The BGP4-MIB (RFC 1657) provides access to information related to the implementation of the Border Gateway Protocol (BGP). The MIB provides:

•BGP configuration information

•Information about BGP peers and messages exchanged with them

•Information about advertised networks

Table 3-11 lists the tables associated with this MIB.

Table 3-11 BGP4-MIB Tables and Descriptions 

Name	Description
bgpPeerTable	BGP peer table. This table contains one entry per BGP peer and information about the connections with BGP peers.
bgpRcvdPathAttrTable	BGP Received Path Attribute Table contains information about paths to destination networks received from all peers running BGP version 3 or fewer. This table is not supported.
bgp4PathAttrTable	BGP-4 Received Path Attribute Table contains information about paths to destination networks received from all BGP4 peers.
bgpEstablished	This object is deprecated in favour of bgpEstablishedNotification from Release 4.1.0.
bgpBackwardTransition	This object is deprecated in favour of bgpBackwardTransNotification from Release 4.1.0.

MIB Constraints

Table 3-12 lists the constraints that the router places on objects in the BGP4-MIB.

Table 3-12 BGP4-MIB Constraints

MIB Object	Notes
bgpRcvdPathAttrTable	Not supported

BRIDGE-MIB

The BRIDGE-MIB contains objects to manage MAC bridges between LAN segments, as defined by the IEEE 802.1D-1990 standard.

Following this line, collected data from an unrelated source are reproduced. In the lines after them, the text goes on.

[config.mk]
export PLATFORM = sky130hd
export DESIGN_NAME = conv_frame_feeder_flat
export DESIGN_NICKNAME = d
export VERILOG_FILES = /design/src/rtl/conv_frame_feeder_if.sv /design/src/rtl/conv_frame_feeder.sv /design/src/flat_wrapper.sv
export SDC_FILE = /design/constraint.sdc
export NUM_CORES = 1
export LEC_CHECK = 0
export CORE_MARGIN = 2
export CORE_UTILIZATION = 40
export CTS_BUF_LIST = sky130_fd_sc_hd__clkbuf_16
export DETAILED_ROUTE_END_ITERATION = 7
export GPL_ROUTABILITY_DRIVEN = 0
export PLACE_DENSITY_LB_ADDON = 0.3
export SLEW_MARGIN = 20
export SYNTH_ARGS = -nofsm -noshare
export SYNTH_HDL_FRONTEND = slang
export SYNTH_SLANG_ARGS = --single-unit
[constraint.sdc]
create_clock -name clk -period 2.3 [get_ports clk]
set_input_delay 0.23 -clock clk [delete_from_list [all_inputs] [get_ports clk]]
set_output_delay 0.23 -clock clk [all_outputs]
set_load 0.01 [all_outputs]
[src/rtl/conv_frame_feeder_if.sv]
// Feeder-side bundle: 3-port frame RAM read side plus the conv_2d input side.
// Signal prefixes are relative to the feeder (o_ = driven by it, i_ = returned to it).
interface conv_frame_feeder_if #(
  parameter int DW     = 8,
  parameter int ADDR_W = 6
);
  logic              o_rd_en;
  logic [ADDR_W-1:0] o_addr1;
  logic [ADDR_W-1:0] o_addr2;
  logic [ADDR_W-1:0] o_addr3;
  logic [DW-1:0]     i_mem_data1;
  logic [DW-1:0]     i_mem_data2;
  logic [DW-1:0]     i_mem_data3;
  logic              o_load_knl;
  logic              o_data_valid;
  logic [DW-1:0]     o_data1;
  logic [DW-1:0]     o_data2;
  logic [DW-1:0]     o_data3;

  modport master (
    output o_rd_en, o_addr1, o_addr2, o_addr3,
    input  i_mem_data1, i_mem_data2, i_mem_data3,
    output o_load_knl, o_data_valid, o_data1, o_data2, o_data3
  );

  modport slave (
    input  o_rd_en, o_addr1, o_addr2, o_addr3,
    output i_mem_data1, i_mem_data2, i_mem_data3,
    input  o_load_knl, o_data_valid, o_data1, o_data2, o_data3
  );
endinterface

[src/rtl/conv_frame_feeder.sv]
// Kernel preamble then 3-column strip streaming from a 3-port RAM into conv_2d; pixels
// leave 2 cycles after their address, o_done 4+N+FLUSH_CYCLES-1 cycles after start; no backpressure.
module conv_frame_feeder #(
  parameter int DW              = 8,
  parameter int IMG_H           = 12,
  parameter int IMG_W           = 3,
  parameter int VALID_ROW_START = 3,
  parameter int FLUSH_CYCLES    = 6,
  parameter int ADDR_W          = $clog2(IMG_H*IMG_W)
) (
  input  logic                 clk,
  input  logic                 i_rst,
  input  logic                 i_start,
  input  logic [9*DW-1:0]      i_kernel,
  conv_frame_feeder_if.master  io_bus,
  output logic                 o_busy,
  output logic                 o_done
);

  generate
    if (IMG_H < 3 || IMG_W < 3 || FLUSH_CYCLES < 1) begin : g_bad_params
      $error("conv_frame_feeder: IMG_H and IMG_W must be >= 3 and FLUSH_CYCLES >= 1");
    end
  endgenerate

  localparam int RW = $clog2(IMG_H);
  localparam int CW = $clog2(IMG_W);
  localparam int FW = (FLUSH_CYCLES > 2) ? $clog2(FLUSH_CYCLES) : 1;
  localparam logic [RW-1:0]     ROW_LAST   = RW'(IMG_H - 1);
  localparam logic [CW-1:0]     COL_LAST   = CW'(IMG_W - 3);
  localparam logic [ADDR_W-1:0] ROW_STEP   = ADDR_W'(IMG_W);
  localparam logic [FW-1:0]     FLUSH_LAST = FW'((FLUSH_CYCLES >= 2) ? FLUSH_CYCLES - 2 : 0);
  localparam bit                VRS_REACH  = (VALID_ROW_START < IMG_H);
  localparam logic [RW-1:0]     VRS_C      = RW'(VRS_REACH ? VALID_ROW_START : 0);

  typedef enum logic [2:0] {S_IDLE, S_KNL, S_STREAM, S_FLUSH, S_DONE} state_t;

  state_t            r_state, w_state_nxt;
  logic [1:0]        r_kcnt, w_kcnt_nxt;
  logic [FW-1:0]     r_fcnt, w_fcnt_nxt;
  logic              r_busy, w_busy_nxt;
  logic              r_done, w_done_nxt;
  logic              w_latch, w_issue, w_load_knl;
  logic [DW-1:0]     w_kw1, w_kw2, w_kw3;
  logic [9*DW-1:0]   r_kernel;
  logic              r_rd_en;
  logic [RW-1:0]     r_row, r_row_b;
  logic [CW-1:0]     r_col;
  logic [ADDR_W-1:0] r_addr1, r_addr2, r_addr3, w_strip_base;
  logic              r_vld_b, w_row_ok;
  logic              r_load_knl, r_data_valid;
  logic [DW-1:0]     r_data1, r_data2, r_data3;

  always_ff @(posedge clk) begin
    if (i_rst) r_state <= S_IDLE;
    else       r_state <= w_state_nxt;
  end

  // DONE is the cycle before o_done is seen, so the FSM is back in IDLE while o_done is high.
  always_comb begin
    w_state_nxt = r_state;
    w_kcnt_nxt  = r_kcnt;
    w_fcnt_nxt  = r_fcnt;
    w_busy_nxt  = r_busy;
    w_done_nxt  = 1'b0;
    w_latch     = 1'b0;
    w_issue     = 1'b0;
    w_load_knl  = 1'b0;
    case (r_state)
      S_IDLE: if (i_start) begin
        w_latch     = 1'b1;
        w_busy_nxt  = 1'b1;
        w_kcnt_nxt  = 2'd0;
        w_state_nxt = S_KNL;
      end
      S_KNL: begin
        w_load_knl = 1'b1;
        w_kcnt_nxt = r_kcnt + 2'd1;
        if (r_kcnt == 2'd1) w_issue = 1'b1;
        if (r_kcnt == 2'd2) w_state_nxt = S_STREAM;
      end
      S_STREAM: if (!r_rd_en) begin
        w_fcnt_nxt  = '0;
        w_state_nxt = (FLUSH_CYCLES <= 1) ? S_DONE : S_FLUSH;
      end
      S_FLUSH: begin
        if (r_fcnt == FLUSH_LAST) w_state_nxt = S_DONE;
        else                      w_fcnt_nxt  = r_fcnt + FW'(1);
      end
      S_DONE: begin
        w_done_nxt  = 1'b1;
        w_busy_nxt  = 1'b0;
        w_state_nxt = S_IDLE;
      end
      default: w_state_nxt = S_IDLE;
    endcase
  end

  always_comb begin
    w_kw1 = r_kernel[2*DW +: DW];
    w_kw2 = r_kernel[1*DW +: DW];
    w_kw3 = r_kernel[0*DW +: DW];
    case (r_kcnt)
      2'd0: begin
        w_kw1 = r_kernel[8*DW +: DW];
        w_kw2 = r_kernel[7*DW +: DW];
        w_kw3 = r_kernel[6*DW +: DW];
      end
      2'd1: begin
        w_kw1 = r_kernel[5*DW +: DW];
        w_kw2 = r_kernel[4*DW +: DW];
        w_kw3 = r_kernel[3*DW +: DW];
      end
      default: ;
    endcase
    w_strip_base = ADDR_W'(r_col) + ADDR_W'(1);
    w_row_ok     = VRS_REACH && (r_row_b >= VRS_C);
  end

  always_ff @(posedge clk) begin
    if (i_rst) begin
      r_kcnt       <= '0;
      r_fcnt       <= '0;
      r_busy       <= 1'b0;
      r_done       <= 1'b0;
      r_kernel     <= '0;
      r_rd_en      <= 1'b0;
      r_row        <= '0;
      r_col        <= '0;
      r_addr1      <= '0;
      r_addr2      <= '0;
      r_addr3      <= '0;
      r_vld_b      <= 1'b0;
      r_row_b      <= '0;
      r_load_knl   <= 1'b0;
      r_data_valid <= 1'b0;
      r_data1      <= '0;
      r_data2      <= '0;
      r_data3      <= '0;
    end else begin
      r_kcnt <= w_kcnt_nxt;
      r_fcnt <= w_fcnt_nxt;
      r_busy <= w_busy_nxt;
      r_done <= w_done_nxt;
      if (w_latch) r_kernel <= i_kernel;

      // Row base steps by IMG_W inside a strip and restarts at the next column on strip change.
      if (w_issue) begin
        r_rd_en <= 1'b1;
        r_row   <= '0;
        r_col   <= '0;
        r_addr1 <= ADDR_W'(0);
        r_addr2 <= ADDR_W'(1);
        r_addr3 <= ADDR_W'(2);
      end else if (r_rd_en) begin
        if (r_row == ROW_LAST) begin
          r_row <= '0;
          if (r_col == COL_LAST) begin
            r_rd_en <= 1'b0;
            r_col   <= '0;
            r_addr1 <= '0;
            r_addr2 <= '0;
            r_addr3 <= '0;
          end else begin
            r_col   <= r_col + CW'(1);
            r_addr1 <= w_strip_base;
            r_addr2 <= w_strip_base + ADDR_W'(1);
            r_addr3 <= w_strip_base + ADDR_W'(2);
          end
        end else begin
          r_row   <= r_row + RW'(1);
          r_addr1 <= r_addr1 + ROW_STEP;
          r_addr2 <= r_addr2 + ROW_STEP;
          r_addr3 <= r_addr3 + ROW_STEP;
        end
      end

      r_vld_b    <= r_rd_en;
      r_row_b    <= r_row;
      r_load_knl <= w_load_knl;
      if (r_vld_b) begin
        r_data1      <= io_bus.i_mem_data1;
        r_data2      <= io_bus.i_mem_data2;
        r_data3      <= io_bus.i_mem_data3;
        r_data_valid <= w_row_ok;
      end else if (w_load_knl) begin
        r_data1      <= w_kw1;
        r_data2      <= w_kw2;
        r_data3      <= w_kw3;
        r_data_valid <= 1'b0;
      end else begin
        r_data1      <= '0;
        r_data2      <= '0;
        r_data3      <= '0;
        r_data_valid <= 1'b0;
      end
    end
  end

  assign io_bus.o_rd_en      = r_rd_en;
  assign io_bus.o_addr1      = r_addr1;
  assign io_bus.o_addr2      = r_addr2;
  assign io_bus.o_addr3      = r_addr3;
  assign io_bus.o_load_knl   = r_load_knl;
  assign io_bus.o_data_valid = r_data_valid;
  assign io_bus.o_data1      = r_data1;
  assign io_bus.o_data2      = r_data2;
  assign io_bus.o_data3      = r_data3;
  assign o_busy              = r_busy;
  assign o_done              = r_done;

endmodule

[src/flat_wrapper.sv]
// flat-port wrapper written by rule: the top's interface ports become plain ports
module conv_frame_feeder_flat 
#(
  parameter int DW              = 8,
  parameter int IMG_H           = 12,
  parameter int IMG_W           = 3,
  parameter int VALID_ROW_START = 3,
  parameter int FLUSH_CYCLES    = 6,
  parameter int ADDR_W          = $clog2(IMG_H*IMG_W)
)
  (clk, i_rst, i_start, i_kernel, o_busy, o_done, io_bus_o_rd_en, io_bus_o_addr1, io_bus_o_addr2, io_bus_o_addr3, io_bus_i_mem_data1, io_bus_i_mem_data2, io_bus_i_mem_data3, io_bus_o_load_knl, io_bus_o_data_valid, io_bus_o_data1, io_bus_o_data2, io_bus_o_data3);
  conv_frame_feeder_if #(.DW(DW), .ADDR_W(ADDR_W)) io_bus_i ();
  input  logic clk;
  input  logic i_rst;
  input  logic i_start;
  input  logic [9*DW-1:0] i_kernel;
  output logic o_busy;
  output logic o_done;
  output wire logic [$bits(io_bus_i.o_rd_en)-1:0] io_bus_o_rd_en;
  output wire logic [$bits(io_bus_i.o_addr1)-1:0] io_bus_o_addr1;
  output wire logic [$bits(io_bus_i.o_addr2)-1:0] io_bus_o_addr2;
  output wire logic [$bits(io_bus_i.o_addr3)-1:0] io_bus_o_addr3;
  input wire logic [$bits(io_bus_i.i_mem_data1)-1:0] io_bus_i_mem_data1;
  input wire logic [$bits(io_bus_i.i_mem_data2)-1:0] io_bus_i_mem_data2;
  input wire logic [$bits(io_bus_i.i_mem_data3)-1:0] io_bus_i_mem_data3;
  output wire logic [$bits(io_bus_i.o_load_knl)-1:0] io_bus_o_load_knl;
  output wire logic [$bits(io_bus_i.o_data_valid)-1:0] io_bus_o_data_valid;
  output wire logic [$bits(io_bus_i.o_data1)-1:0] io_bus_o_data1;
  output wire logic [$bits(io_bus_i.o_data2)-1:0] io_bus_o_data2;
  output wire logic [$bits(io_bus_i.o_data3)-1:0] io_bus_o_data3;
  assign io_bus_o_rd_en = io_bus_i.o_rd_en;
  assign io_bus_o_addr1 = io_bus_i.o_addr1;
  assign io_bus_o_addr2 = io_bus_i.o_addr2;
  assign io_bus_o_addr3 = io_bus_i.o_addr3;
  assign io_bus_i.i_mem_data1 = io_bus_i_mem_data1;
  assign io_bus_i.i_mem_data2 = io_bus_i_mem_data2;
  assign io_bus_i.i_mem_data3 = io_bus_i_mem_data3;
  assign io_bus_o_load_knl = io_bus_i.o_load_knl;
  assign io_bus_o_data_valid = io_bus_i.o_data_valid;
  assign io_bus_o_data1 = io_bus_i.o_data1;
  assign io_bus_o_data2 = io_bus_i.o_data2;
  assign io_bus_o_data3 = io_bus_i.o_data3;
  conv_frame_feeder #(.DW(DW), .IMG_H(IMG_H), .IMG_W(IMG_W), .VALID_ROW_START(VALID_ROW_START), .FLUSH_CYCLES(FLUSH_CYCLES), .ADDR_W(ADDR_W)) u_core (.clk(clk), .i_rst(i_rst), .i_start(i_start), .i_kernel(i_kernel), .io_bus(io_bus_i), .o_busy(o_busy), .o_done(o_done));
endmodule
==> reports/results.txt, run 1 <==
Outcome: finished, final reports clean
Start of the worst register-to-register path: u_core.r_state[0]$_SDFFE_PP0P_
Met1 capacity usage during global routing: 24.3%
Number of antenna cells inserted: 0
Max-capacitance violation count: 0
Vias per cell: 5.17
Power after layout: 0.00625 W
Number of detailed-route iterations in the first pass: 6
GR Util All Layers: 20.0%
RSZ-0062 raised after global routing: false
First-pass GRT wire length: 23.5 mm
Final min period: 1.96 ns
Endpoint class of the critical path: flip-flop
# H-tree levels: 4
Cell area after placement: 7160 sq um
CTS buffer count: 17
P_leak: 2.85 nW
YS warnings: 0
Worst Setup Start Kind: flip-flop
Worst setup endpoint: u_core.io_bus.o_addr1[1]$_SDFFE_PP0P_
Library cell occupying the most area in the post-synthesis netlist: dfxtp_1
Slew of the pin with the lowest slew margin: 0.589 ns
Starting utilization of the core area: 40.6%
CTS clock-pin slew for the worst setup and hold paths: 0.06 ns
Total congestion overflow: 0
Remaining antenna violation count after routing: 0
Clock insertion delay at the later pin of the skew report: 0.42 ns
Root buffer selected by CTS: clkbuf_16
Die area: 14900 sq um
Required arrival time at the worst endpoint: 2.57 ns
Wirelength per Cell: 14.5 microns
Count of cells resized by post-cts repair: 0
Synth async-reset ratio: 0%
Endpoint of the worst-slack reg-to-reg timing path: u_core.io_bus.o_addr1[1]$_SDFFE_PP0P_
Share of the synthesized area in the top cell type: 49.4%
Max Clock Skew: 0.00644 ns
Final hold vios: 0
Worst setup slack after placement: 0.376 ns
Arrival time reported for the critical path endpoint: 2.23 ns
Largest net degree at the start of global routing: 74
Register bit count reported by yosys: 138
Site row count: 43
R2R setup slack: 0.34 ns
TritonCTS clock tree: done
Class of the worst hold path: input port to flip-flop
Buffer levels on the longest clock path: 2
Die Span X: 122 microns
Die Height: 122 microns
GR Layer Usage met2: 33.1%
Number of DRC violations after detailed routing: 0
Sequential cell area: 2760 sq um
Area overhead of the layout relative to synthesis: 39.6%
Post-synthesis net count: 800
Post-Synthesis Mean Instance Area: 8.14 sq um
DP HPWL: 9.89 mm
Post-synthesis cell count: 687
Layout cells sized above 1: 6.30%
Count of pins over their slew limit: 0
Cell depth of the worst flop-to-flop path: 4
CP Class: flip-flop to flip-flop
Setup bufs post-CTS: 0
Slew headroom: 60.7%
Fmax achieved: 0.510 GHz
Final critical-path share of the clock period: 85.3%
Met3 global-route usage: 5.62%
Peak supply drop: 573 uV
Unique cell type count in the Yosys netlist: 41
Main synth FF type: dfxtp_1
Power per cell area: 800 nW/um^2
Final net count: 927
Core Box Area: 13800 sq um
Vias after detailed routing: 5196
Top Ports: 146
Setup ws final: 0.339 ns
First element of the critical path: u_core.r_state[0]$_SDFFE_PP0P_
Number of antenna violations at the first check in global routing: 0
Largest cells by area after synthesis: dfxtp_1, nand2_1, a21oi_1, a22o_1, ha_1
Total of endpoints with negative setup slack in the final report: 0
Number of enable-type register cells in the synthesized netlist: 0
Post-route cell area: 7810 sq um
Aggregate negative setup slack: 0 ns
Hold-fix buffer count after cts: 0
Syn Std Cell Area: 5590 sq um
Part of the Yosys area used for sequential elements: 49.4%
Routed WL: 14.6 mm
Number of fill cells: 1252
GRT Max-Usage Layer: met2
Via count of the first global-routing pass: 5016
Area of the multi-input gates: 2550 sq um
1st-iter DRT viols: 408
Number of port buffers: 145
Clk sink count: 138
Highest fanout seen on the critical path: 15
==> worst min path at each step <==
stage / depth (start not counted) / start / endpoint
CTS: 2 / i_rst / u_core.io_bus.o_rd_en$_SDFF_PP0_
detailed placement: 2 / u_core.r_kernel[24]$_SDFFE_PP0P_ / u_core.r_kernel[24]$_SDFFE_PP0P_
global placement: 2 / u_core.r_kernel[31]$_SDFFE_PP0P_ / u_core.r_kernel[31]$_SDFFE_PP0P_
finish: 2 / i_rst / u_core.io_bus.o_rd_en$_SDFF_PP0_
global route: 2 / i_rst / u_core.r_kcnt[0]$_SDFFE_PP0P_
floorplan: 2 / io_bus_i_mem_data1[0] / u_core.io_bus.o_data1[0]$_SDFF_PP0_
==> flip-flops by register name, indices dropped and copies added, names as in the netlist, 2 cells and up <==
signal / cells
u_core.io_bus.o_data3: 8
u_core.io_bus.o_addr2: 6
u_core.r_col: 2
u_core.r_state: 3
u_core.io_bus.o_addr3: 6
u_core.io_bus.o_data1: 8
u_core.r_row_b: 4
u_core.r_row: 4
u_core.r_kernel: 72
u_core.io_bus.o_data2: 8
u_core.io_bus.o_addr1: 6
u_core.r_kcnt: 2
u_core.r_fcnt: 3
==> worst max-delay path, stage by stage, from the launching register on <==
cell and delay, ns:
dfxtp_1 0.52, nor3b_1 0.46, nand2_1 0.23, nand2b_1 0.48, a31oi_1 0.12
==> per-layer routing <==
layer | vias to the layer above | routed length [microns]
met5 | - | 0
met4 | 0 | 303
met2 | 183 | 6890
met1 | 2417 | 6250
met3 | 25 | 1130
li1 | 2571 | -
==> final cells by class <==
type	count	area share, %
Clock buffer	17	5.45
Clock inverter	14	2.92
Inverter	14	0.673
Multi-Input combinational cell	485	32.6
Sequential cell	138	35.4
Tap cell	180	2.88
Timing Repair Buffer	158	20.1
==> power breakdown <==
group / internal [W] / switching, W
Combinational: 0.000340 / 0.000335
Clock: 0.00202 / 0.000990
Sequential: 0.00250 / 0.0000651
==> kinds of logic (layout without fill, tap and decap cells) <==
family	count (synthesis)	after routing	synth area share [%]
AO/OA/AOI/OAI	193	193	19.9
AND/OR/NAND/NOR	266	266	20.0
multiplexers	4	4	1.01
XOR/XNOR	8	8	1.25
adder cells (fa/ha/maj)	14	14	3.13
flip-flops	138	138	49.4
buffers and inverters	64	203	5.28
==> cell usage after synthesis (2+ instances only) <==
master,number
a22o_1,24
inv_1,14
xnor2_1,6
buf_4,3
buf_6,3
o21ai_1,17
nand3_1,7
nand4_1,2
buf_2,17
nor2_1,36
a211oi_1,8
nand2_1,185
xor2_1,2
nand3b_1,4
ha_1,14
dfxtp_1,138
and3b_1,2
o21ai_2,3
a31oi_1,5
a21oi_1,116
nor2b_1,8
clkbuf_1,27
nor3_1,9
nand2b_1,3
o211ai_1,4
o21ai_0,13
mux2i_1,3
==> metrics by stage <==
| stage | util [%] | hold WS (ns) | cells |
|---|---|---|---|
| 2_1_floorplan | - | 0.339 | 687 |
| 3_3_place_gp | 52.0 | 0.441 | 975 |
| 3_5_place_dp | 52.0 | 0.446 | 975 |
| 4_1_cts | 56.7 | 0.121 | 1006 |
| 5_1_grt | 56.7 | 0.148 | 1006 |
| 6_report | 56.7 | 0.144 | 1006 |
==> cell usage in the layout (no fill, tap or decap), types with 14 or more instances in the layout <==
cell type	Yosys	routed
ha_1	14	14
dfxtp_1	138	138
clkdlybuf4s50_1	0	144
nor2_1	36	35
a22o_1	24	24
a21oi_1	116	116
nand2_1	185	185
o21ai_1	17	17
clkbuf_16	0	17
inv_1	14	15
No activity file was read; power rests on OpenSTA's default activity.
==> run 2, diff against run 1 <==
--- a/config.mk
+++ b/config.mk
@@ -5,6 +5,7 @@
 export SDC_FILE = /design/constraint.sdc
 export NUM_CORES = 1
 export LEC_CHECK = 0
+export CORE_ASPECT_RATIO = 1.1
 export CORE_MARGIN = 2
 export CORE_UTILIZATION = 40
 export CTS_BUF_LIST = sky130_fd_sc_hd__clkbuf_16
==> run 2 against run 1 <==
Compared with the run above: wire length increased by 3.1%; register-to-register slack about the same; fmax increased by 0.64%; non-clock buffer count decreased by 3; sequential share of layout area increased by 0.15 points; critical endpoint is now u_core.io_bus.o_addr2[3]$_SDFFE_PP0P_.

This MIB is extracted from RFC 1493 and is intended for use with network management protocols in TCP/IP-based internets.

Table 3-13 lists the tables associated with this MIB.

Table 3-13 BRIDGE-MIB Tables and Descriptions 

Name	Description
dot1dBasePortTable	Table that contains generic information about every port that is associated with this bridge. Transparent, source-route, and srt ports are included.
dot1dStpPortTable	Table that contains port-specific information for the Spanning Tree Protocol
dot1dTpFdbTable	Table that contains information about unicast entries for which the bridge has forwarding and filtering information. This information is used by the transparent bridging function in determining how to propagate a received frame.
dot1dTpPortTable	Table that contains information about every port that is associated with this transparent bridge.
dot1dStaticTable	Table containing filtering information configured into the bridge by (local or network) management specifying the set of ports to which frames received from specific ports and containing specific destination addresses are allowed to be forwarded. The value of zero in this table, as the port number from which frames with a specific destination address are received, is used to specify all ports for which there is no specific entry in this table for that particular destination address. Entries are valid for unicast and for group and broadcast addresses.

MIB Constraints

Table 3-14 lists the constraints that the router places on objects in the BRIDGE-MIB. For detailed definitions of MIB objects, see the MIB. This MIB only supports managing two types of bridges (CE and VPLS bridges).

---

Note Set Operation on BRIDGE-MIB objects is not supported.

---

Table 3-14 BRIDGE-MIB Constraints

MIB Object	Notes
dot1dStp Subtree Objects	Not supported for VPLS Bridges
newRoot	Not supported for VPLS Bridges
TCN Traps	Not supported for VPLS Bridges

CISCO-ATM-EXT-MIB

The CISCO-ATM-EXT-MIB is an extension to the Cisco ATM MIB module for managing ATM implementations.

Table 3-15 lists the tables associated with this MIB.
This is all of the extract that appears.